Background - That lead is harmful to multiple systems of the human body has been known since antiquity and numerous recent studies have shown that blood transfusion may be an important source of exposure to lead in blood recipients. In this study factors influencing elevated lead levels in blood samples from donors in Qingdao, a city in northern China were investigated to provide screening procedures for blood donors and safer blood transfusions for blood recipients.
Materials and methods - In 2021, subjects from 15 blood donation sites in Qingdao were selected by stratified random sampling. Blood lead levels (BLL) were analyzed by graphite furnace atomic absorption spectrometry. Multiple linear regression and logistic regression models were used to analyze factors influencing BLL.

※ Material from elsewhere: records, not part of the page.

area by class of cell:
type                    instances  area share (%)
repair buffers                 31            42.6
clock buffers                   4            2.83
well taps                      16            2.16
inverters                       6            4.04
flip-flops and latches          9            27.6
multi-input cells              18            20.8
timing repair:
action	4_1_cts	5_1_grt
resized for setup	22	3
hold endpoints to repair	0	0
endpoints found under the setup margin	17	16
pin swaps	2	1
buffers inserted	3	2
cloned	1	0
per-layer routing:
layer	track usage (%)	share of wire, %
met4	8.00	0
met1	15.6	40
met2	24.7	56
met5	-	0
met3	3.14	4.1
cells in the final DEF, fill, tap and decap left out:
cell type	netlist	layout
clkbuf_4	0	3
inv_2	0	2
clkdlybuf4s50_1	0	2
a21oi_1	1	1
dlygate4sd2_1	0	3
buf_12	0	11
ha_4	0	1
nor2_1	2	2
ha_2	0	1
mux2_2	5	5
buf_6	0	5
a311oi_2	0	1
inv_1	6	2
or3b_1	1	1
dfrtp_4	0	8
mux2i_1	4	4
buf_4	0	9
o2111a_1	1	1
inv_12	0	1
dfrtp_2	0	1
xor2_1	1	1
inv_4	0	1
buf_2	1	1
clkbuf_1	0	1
==> config.mk <==
export PLATFORM = sky130hd
export DESIGN_NAME = tick_gen
export DESIGN_NICKNAME = d
export VERILOG_FILES = /design/src/rtl/tick_gen.sv
export SDC_FILE = /design/constraint.sdc
export NUM_CORES = 1
export LEC_CHECK = 0
export CORE_ASPECT_RATIO = 0.5
export CORE_MARGIN = 1.5
export CORE_UTILIZATION = 49
export DETAILED_ROUTE_END_ITERATION = 6
export PLACE_DENSITY = 0.72
export RECOVER_POWER = 100
export SETUP_SLACK_MARGIN = 0.4
export SYNTH_ARGS = -nofsm -noshare
export SYNTH_HDL_FRONTEND = slang
export SYNTH_SLANG_ARGS = --single-unit
==> constraint.sdc <==
create_clock -name i_clk -period 2.4 [get_ports i_clk]
set_input_delay 0.36 -clock i_clk [delete_from_list [all_inputs] [get_ports i_clk]]
set_output_delay 0.36 -clock i_clk [all_outputs]
set_load 0.02 [all_outputs]
==> src/rtl/tick_gen.sv <==
// Fractional-N clock-enable generator: phase accumulator producing one-cycle ticks and a
// divided square wave, with a runtime increment that only changes on a tick boundary.
module tick_gen #(
    parameter int unsigned FREQ_MHZ  = 60,
    parameter int unsigned ACC_W     = 24,
    parameter int unsigned INC_RESET = 279620
) (
    input  logic             i_clk,
    input  logic             i_reset,
    input  logic             i_en,
    input  logic             i_phase_clr,
    input  logic             i_cfg_valid,
    input  logic [ACC_W-1:0] i_cfg_inc,
    output logic             o_cfg_ready,
    output logic             o_tick,
    output logic             o_clk_out,
    output logic [ACC_W-1:0] o_inc_cur,
    output logic [15:0]      o_tick_cnt
);

    localparam logic [ACC_W-1:0] INC_RST_V = ACC_W'(INC_RESET);

    if ((ACC_W < 8) || (ACC_W > 32) || (FREQ_MHZ == 0)) begin : g_param_check
        $error("tick_gen: ACC_W must be 8..32 and FREQ_MHZ nonzero");
    end

    logic [ACC_W-1:0] r_acc;
    logic [ACC_W-1:0] r_inc;
    logic [ACC_W-1:0] r_pend_inc;
    logic             r_pend;
    logic             r_tick;
    logic             r_clk_out;
    logic [15:0]      r_tick_cnt;

    logic [ACC_W:0]   w_sum;
    logic             w_carry;
    logic             w_apply;
    logic             w_accept;

    assign w_sum   = {1'b0, r_acc} + {1'b0, r_inc};
    assign w_carry = w_sum[ACC_W];

    // A zero increment never carries, so it must not block a pending update.
    assign w_apply  = r_pend & (i_phase_clr | (i_en & w_carry) | (r_inc == '0));
    assign w_accept = i_cfg_valid & ~r_pend;

    always_ff @(posedge i_clk) begin
        if (i_reset) begin
            r_acc      <= '0;
            r_inc      <= INC_RST_V;
            r_pend_inc <= '0;
            r_pend     <= 1'b0;
            r_tick     <= 1'b0;
            r_clk_out  <= 1'b0;
            r_tick_cnt <= '0;
        end else begin
            if (r_tick) begin
                r_tick_cnt <= r_tick_cnt + 16'd1;
            end

            if (i_phase_clr) begin
                r_acc     <= '0;
                r_tick    <= 1'b0;
                r_clk_out <= 1'b0;
            end else if (i_en) begin
                r_acc     <= w_sum[ACC_W-1:0];
                r_tick    <= w_carry;
                r_clk_out <= w_sum[ACC_W-1];
            end else begin
                r_tick    <= 1'b0;
            end

            // Accept requires pend=0 and apply requires pend=1, so they never coincide.
            if (w_apply) begin
                r_inc  <= r_pend_inc;
                r_pend <= 1'b0;
            end else if (w_accept) begin
                r_pend_inc <= i_cfg_inc;
                r_pend     <= 1'b1;
            end
        end
    end

    assign o_cfg_ready = ~r_pend;
    assign o_tick      = r_tick;
    assign o_clk_out   = r_clk_out;
    assign o_inc_cur   = r_inc;
    assign o_tick_cnt  = r_tick_cnt;

endmodule
==> summary.md, run 1 <==
| Metric | Value |
|---|---|
| Worst path required time | `2.66 ns` |
| Clock slew at the register clock pins of the worst setup and hold paths | `~0.07 ns` |
| GRT Residual Overflow | `0` |
| Core ar. | `9509 um^2` |
| Initial Utilization | `between 50% and 60%` |
| Clk pwr share | `between 40% and 50%` |
| Die area | `10470 um^2` |
| Most frequent cells in the layout | `dfxtp_1 (82), nand2_1 (79), buf_4 (69), nor2_1 (47), dlygate4sd3_1 (44)` |
| # port buffers | `about 70` |
| Static Leak | `2.865 nW` |
| CTS Buffer Depth | `2` |
| Initial antenna violation count | `0` |
| Gate power share | `between 10% and 20%` |
| H-tree Lvls | `3` |
| Antenna Nets Post-Route | `0` |
| Hold-fix buffers, CTS | `0` |
| Hold Path Cell Cnt | `2` |
| Worst reg-to-reg path cell count | `10` |
| Reg2Reg Setup Slack | `~0.035 ns` |
| Crit-path most repeated cell | `a21oi_2` |
| Compound-cell area share of the yosys netlist | `~16%` |
| Synth Flop Type | `dfxtp_1` |
| Net Sw Frac | `about a quarter` |
| Worst Max-Slew Pin Slew | `roughly 1.6 ns` |
| Avg Synthesized Cell Area | `8.711 um^2` |
| Simple-Gate Fraction of Synth Area | `between 20% and 30%` |
| Maximum VDD drop | `about 0.39 mV` |
| Total Wirelength | `about 15000 um` |
| RSZ-0062 raised after global routing | `true` |
| Kind of critical path | `flip-flop to flip-flop` |
| Post-synth EDFFs | `0` |
| Vias in the first global route | `roughly 4200` |
| Clock sinks | `90` |
| Largest family of logic cells by synthesized area | `simple AND/OR/NAND/NOR gates` |
| Final setup TNS | `0 ns` |
| Hold_sp | `r_pend_inc[4]` |
| Status | `finished with violations` |
| Mux share of post-synthesis cell area | `under 10%` |
| Crit path DAT | `~2.6 ns` |
| Final period util | `98.53%` |
| Post-Syn Instances | `roughly 550` |
| Ys Warns | `0` |
| Fin crit period | `about 2.4 ns` |
| WHS Endpoint | `r_pend_inc[4]` |
| Async S/R FF share, synth | `0%` |
| Fmax | `between 0.4 and 0.5 GHz` |
| FF-to-FF Start | `o_inc_cur[13]` |
| Die Y | `73.11 um` |
| DP Worst Slack | `-0.1914 ns` |
| Final Skew | `approximately 0.0062 ns` |
| Net count after synthesis | `~610` |
| Failing checks | `capacitance limit, slew limit` |
| Largest net degree at the start of global routing | `between 90 and 100` |
| # fillers | `671` |
| First-pass GRT wire length | `approximately 22000 um` |
| Crit-path max cell delay | `between 0.3 and 0.4 ns` |
| Worst skew pair latency | `0.34 ns` |
| Area share of fa/ha/maj cells after synthesis | `just under 7%` |
| Top Ports | `a little over 70` |
| Seq/Total Area, Yosys | `a little under two fifths` |
| P_int | `around 2.6 mW` |
| # DRC | `0` |
| Slowest CP cell | `dfxtp_1` |
| CP endpoint kind | `flip-flop` |
| Area grow syn2layout | `44.31%` |
| WL per Instance | `17.55 um` |
| Diodes inserted | `0` |
| Fin. max-slew vios | `a little over 90` |
| Final hold vios | `0` |
| Clock buffer count from CTS | `9` |
| Clock Tree Root | `clkbuf_16` |
| Total power | `3.549 mW` |
| Synth cell types | `58` |
| Post-DP HPWL | `9038 um` |
| Fin nets | `between 700 and 800` |
| Net Sw Power | `0.9041 mW` |
| Starting DRC count in detailed routing | `between 400 and 500` |
| Total GRT Usage | `about a quarter` |
| CP Cell Sequence | `ha_1, a21o_2, a21oi_2, o21ai_1, nor2b_4, o211ai_4, buf_12, a21oi_2, buf_6, mux2i_1` |
| Crit start category | `flip-flop` |
| Flops & latches, synth | `90` |
| Max-Cap Viols | `1` |
| Normalized max-slew margin | `-4.674%` |
| Most common cell after layout, fill and taps aside | `dfxtp_1` |
| Final setup violation count | `0` |
| Placer congestion estimate | `between 0.8 and 0.9` |
| Vias/cell | `~5.5` |
| DRT Pass-1 Iters | `5` |
| CTS tree | `done` |
| Reg power frac | `44.3%` |
| Setup WS post-layout | `around 0.035 ns` |
| Critical-path maximum fanout | `4` |
| Netlist Area Pre-Place | `roughly 4800 um^2` |
| # rows | `25` |
| Reg-to-reg endpoint | `o_inc_cur[4]` |
| Horiz. Die Dim | `143.2 um` |
| Power density cells | `~510 nW/um^2` |
| Post-synthesis xor/xnor area fraction | `about 5.6%` |
| HP Class | `flip-flop to flip-flop` |
| Routed vias | `~4600` |
| Layout cell share with drive strength beyond 1 | `24.26%` |
kinds of logic (layout without fill, tap and decap cells):
group                    count (synthesis)  count (layout)
XOR/XNOR                                31              31
multiplexers                            36              36
AND/OR/NAND/NOR                        217             217
flip-flops                              90              90
adder cells (fa/ha/maj)                 26              26
buffers and inverters                   34             188
AO/OA/AOI/OAI                          119             121
cells in the mapped netlist (2+ instances only):
master / count / area share, %
dfxtp_1: 90 / 37
nand2_1: 79 / 6.2
nor2_1: 48 / 3.7
a21oi_1: 45 / 4.7
mux2i_1: 36 / 7.5
or2b_1: 32 / 5.0
ha_1: 25 / 6.5
o21ai_0: 23 / 2.4
xor2_1: 17 / 3.1
clkbuf_1: 16 / 1.2
xnor2_1: 14 / 2.5
nand3_1: 11 / 1.1
inv_1: 10 / 0.78
nand2b_1: 9 / 1.2
nand4_1: 8 / 1.0
nor4_1: 8 / 1.0
a21o_1: 7 / 1.1
a21oi_2: 6 / 1.1
a211oi_1: 5 / 0.78
o21bai_1: 5 / 0.78
or3_1: 5 / 0.65
and3_1: 4 / 0.52
nor3_1: 4 / 0.42
a31oi_1: 3 / 0.39
o21ai_1: 3 / 0.31
a211oi_2: 2 / 0.52
and4_1: 2 / 0.36
buf_1: 2 / 0.16
buf_12: 2 / 0.83
buf_6: 2 / 0.47
nor2b_1: 2 / 0.26
o211ai_1: 2 / 0.31
routing by layer:
metal	vias up	GRT usage, %	part of all wire [%]
met4	0	6.236	1.7
met3	34	7.021	7.3
met2	166	39.83	44
li1	2231	-	-
met5	-	0	0
met1	2206	38.46	47
worst max-delay path: cells and delay by family, from the launching register on:
| family | cells | cell delay [ns] |
|---|---|---|
| adders and majority gates | 1 | 0.33 |
| AOI/OAI and AO/OA | 5 | 0.83 |
| and+or+nand+nor | 1 | 0.26 |
| muxes | 1 | 0.19 |
| DFF | 1 | 0.37 |
| buffers and inverters | 2 | 0.31 |
stage by stage:
stage          utilization, %  cell area (um^2)  instances  hold WS [ns]
4_1_cts                 70.66              6719        831        0.4528
6_report                73.11              6952        844        0.4504
2_1_floorplan               -              4848        553        0.4291
3_5_place_dp            63.22              6012        793        0.4433
3_3_place_gp            63.22              6012        793        0.4383
5_1_grt                 73.11              6952        844        0.4710
how the worst max path moves through the flow:
stage	from	endpoint	slack, ns
2_1_floorplan	o_inc_cur[0]	o_inc_cur[10]	0.23
3_3_place_gp	r_acc[0]	o_inc_cur[0]	-0.14
3_5_place_dp	r_acc[0]	o_inc_cur[10]	-0.19
4_1_cts	o_inc_cur[0]	o_inc_cur[6]	0.17
5_1_grt	o_inc_cur[13]	o_inc_cur[8]	-0.009
6_report	o_inc_cur[13]	o_inc_cur[4]	0.04
power by group through the flow:
| stage | clock [mW] | combinational (mW) | sequential [mW] |
|---|---|---|---|
| detailed placement | 0 | 0.397 | 1.60 |
| floorplan | 0 | 0.224 | 1.61 |
| finish | 1.51 | 0.467 | 1.57 |
| global placement | 0 | 0.392 | 1.60 |
| CTS | 1.53 | 0.434 | 1.57 |
| global route | 1.60 | 0.500 | 1.57 |
registers in the layout, summed over array words and instances, names as in the netlist:
register	flops
o_tick	1
r_pend	1
o_tick_cnt	16
r_pend_inc	24
o_inc_cur	24
r_acc	24
cell type report:
cell class	count	area [um^2]	area share, %
Timing Repair Buffer	162	1455	20.93
Inverter	10	38.79	0.5580
Multi-Input combinational cell	431	3152	45.34
Clock buffer	11	252.7	3.636
Clock inverter	5	67.56	0.9719
Tap cell	135	168.9	2.430
Sequential cell	90	1817	26.13
repair_timing:
item	CTS	global route
endpoints found under the setup margin	38	45
setup buffers	20	13
resized for setup	46	44
cloned	2	0
pin swaps	34	26
Note: power is estimated with default switching activity, not from simulation.
==> run 2: changes to the inputs <==
Settings changed: TNS_END_PERCENT set to 100.
==> results of run 2 <==
Final layout, timing and power as in run 1 (identical DEF).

Results - Of 2,142 blood donors, 1,434 were male and 708 were female, with an average age of 34.8 years. The geometric mean of BLL was 26.03 μg/L (95% confidence interval: 25.52-26.56), and donors in the high blood lead group (≥35 μg/L) accounted for 25.6% of the study population. Multiple linear regression results showed BLL was associated with gender, age, place of residence, duration of residence, and smoking status. Multivariate logistic regression analysis showed that male, increasing age, living in Jimo, duration of residence ≥30 years, and smoking were risk factors for high BLL, with odds ratios (95% confidence intervals) being 2.10 (1.61-2.73), 1.03 (1.01-1.04), 3.89 (1.09-13.86), 1.64 (1.22-2.20), and 1.76 (1.40-2.22), respectively.
Discussion - Male, advanced age, living in Jimo, smoking, and duration of residence ≥30 years were associated with higher BLL. Infusion of blood with elevated lead concentration can be reduced by screening out donors presenting one or more of the above risk factors.